Your answer should be the lines below from the one holding "export CAP_MARGIN = 20" through the one holding "Notes after the", copied exactly and with nothing else.

### GIVEN DATA
════
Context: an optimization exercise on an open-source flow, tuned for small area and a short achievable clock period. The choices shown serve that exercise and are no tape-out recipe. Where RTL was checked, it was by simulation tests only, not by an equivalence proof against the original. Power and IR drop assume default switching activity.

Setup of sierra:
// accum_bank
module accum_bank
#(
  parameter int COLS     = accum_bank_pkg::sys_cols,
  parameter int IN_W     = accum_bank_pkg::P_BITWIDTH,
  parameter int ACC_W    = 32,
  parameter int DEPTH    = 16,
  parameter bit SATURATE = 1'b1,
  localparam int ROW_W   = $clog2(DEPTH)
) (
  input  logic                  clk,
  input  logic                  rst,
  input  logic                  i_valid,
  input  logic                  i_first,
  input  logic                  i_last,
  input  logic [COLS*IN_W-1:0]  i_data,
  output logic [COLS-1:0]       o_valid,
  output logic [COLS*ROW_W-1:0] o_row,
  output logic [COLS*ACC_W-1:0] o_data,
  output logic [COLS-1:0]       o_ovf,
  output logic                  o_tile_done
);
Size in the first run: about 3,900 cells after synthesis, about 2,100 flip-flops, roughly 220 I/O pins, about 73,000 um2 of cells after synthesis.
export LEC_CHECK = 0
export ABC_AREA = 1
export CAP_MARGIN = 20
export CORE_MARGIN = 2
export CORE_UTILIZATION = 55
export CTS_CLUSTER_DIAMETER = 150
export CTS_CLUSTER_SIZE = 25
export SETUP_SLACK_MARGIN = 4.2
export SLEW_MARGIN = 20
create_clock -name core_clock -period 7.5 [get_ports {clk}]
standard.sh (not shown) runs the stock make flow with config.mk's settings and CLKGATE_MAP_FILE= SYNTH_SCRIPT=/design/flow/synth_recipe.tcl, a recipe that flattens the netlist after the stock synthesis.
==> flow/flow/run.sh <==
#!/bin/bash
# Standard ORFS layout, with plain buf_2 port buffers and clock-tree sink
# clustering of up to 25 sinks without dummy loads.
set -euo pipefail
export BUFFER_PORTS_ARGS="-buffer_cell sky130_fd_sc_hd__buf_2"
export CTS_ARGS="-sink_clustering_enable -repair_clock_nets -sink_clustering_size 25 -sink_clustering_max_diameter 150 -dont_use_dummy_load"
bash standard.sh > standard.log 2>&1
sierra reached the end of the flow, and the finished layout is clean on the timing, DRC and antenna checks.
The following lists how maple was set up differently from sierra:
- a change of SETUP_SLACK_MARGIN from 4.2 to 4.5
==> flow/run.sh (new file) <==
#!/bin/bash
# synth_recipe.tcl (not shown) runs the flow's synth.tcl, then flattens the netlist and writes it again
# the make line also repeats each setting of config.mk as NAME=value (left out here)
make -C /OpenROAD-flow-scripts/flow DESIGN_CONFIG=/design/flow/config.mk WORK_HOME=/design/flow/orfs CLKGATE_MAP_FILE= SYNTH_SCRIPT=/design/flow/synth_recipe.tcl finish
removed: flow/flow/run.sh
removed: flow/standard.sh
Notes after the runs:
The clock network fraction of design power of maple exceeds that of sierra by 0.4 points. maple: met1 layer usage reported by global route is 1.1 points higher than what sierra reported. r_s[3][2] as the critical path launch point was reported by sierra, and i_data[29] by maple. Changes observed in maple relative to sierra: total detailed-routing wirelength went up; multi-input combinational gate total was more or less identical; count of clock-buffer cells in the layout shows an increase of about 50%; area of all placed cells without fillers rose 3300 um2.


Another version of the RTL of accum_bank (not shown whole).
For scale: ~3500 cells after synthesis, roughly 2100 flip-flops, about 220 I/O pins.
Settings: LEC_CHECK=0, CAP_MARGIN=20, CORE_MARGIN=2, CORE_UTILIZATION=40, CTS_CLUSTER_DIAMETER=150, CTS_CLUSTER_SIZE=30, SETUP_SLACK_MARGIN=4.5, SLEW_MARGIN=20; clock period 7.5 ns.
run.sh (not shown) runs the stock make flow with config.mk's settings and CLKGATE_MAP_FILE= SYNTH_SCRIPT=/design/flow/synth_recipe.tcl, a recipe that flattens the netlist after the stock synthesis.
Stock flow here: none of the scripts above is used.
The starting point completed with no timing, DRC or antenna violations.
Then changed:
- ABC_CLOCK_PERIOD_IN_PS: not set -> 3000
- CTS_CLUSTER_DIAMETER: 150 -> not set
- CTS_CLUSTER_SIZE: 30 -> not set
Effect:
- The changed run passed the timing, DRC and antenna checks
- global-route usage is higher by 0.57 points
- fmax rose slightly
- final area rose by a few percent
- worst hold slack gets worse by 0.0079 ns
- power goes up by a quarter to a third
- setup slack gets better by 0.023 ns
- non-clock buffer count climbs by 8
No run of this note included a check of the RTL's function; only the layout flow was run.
════
### TASK SOLUTION
export CAP_MARGIN = 20
export CORE_MARGIN = 2
export CORE_UTILIZATION = 55
export CTS_CLUSTER_DIAMETER = 150
export CTS_CLUSTER_SIZE = 25
export SETUP_SLACK_MARGIN = 4.2
export SLEW_MARGIN = 20
create_clock -name core_clock -period 7.5 [get_ports {clk}]
standard.sh (not shown) runs the stock make flow with config.mk's settings and CLKGATE_MAP_FILE= SYNTH_SCRIPT=/design/flow/synth_recipe.tcl, a recipe that flattens the netlist after the stock synthesis.
==> flow/flow/run.sh <==
#!/bin/bash
# Standard ORFS layout, with plain buf_2 port buffers and clock-tree sink
# clustering of up to 25 sinks without dummy loads.
set -euo pipefail
export BUFFER_PORTS_ARGS="-buffer_cell sky130_fd_sc_hd__buf_2"
export CTS_ARGS="-sink_clustering_enable -repair_clock_nets -sink_clustering_size 25 -sink_clustering_max_diameter 150 -dont_use_dummy_load"
bash standard.sh > standard.log 2>&1
sierra reached the end of the flow, and the finished layout is clean on the timing, DRC and antenna checks.
The following lists how maple was set up differently from sierra:
- a change of SETUP_SLACK_MARGIN from 4.2 to 4.5
==> flow/run.sh (new file) <==
#!/bin/bash
# synth_recipe.tcl (not shown) runs the flow's synth.tcl, then flattens the netlist and writes it again
# the make line also repeats each setting of config.mk as NAME=value (left out here)
make -C /OpenROAD-flow-scripts/flow DESIGN_CONFIG=/design/flow/config.mk WORK_HOME=/design/flow/orfs CLKGATE_MAP_FILE= SYNTH_SCRIPT=/design/flow/synth_recipe.tcl finish
removed: flow/flow/run.sh
removed: flow/standard.sh
Notes after the runs:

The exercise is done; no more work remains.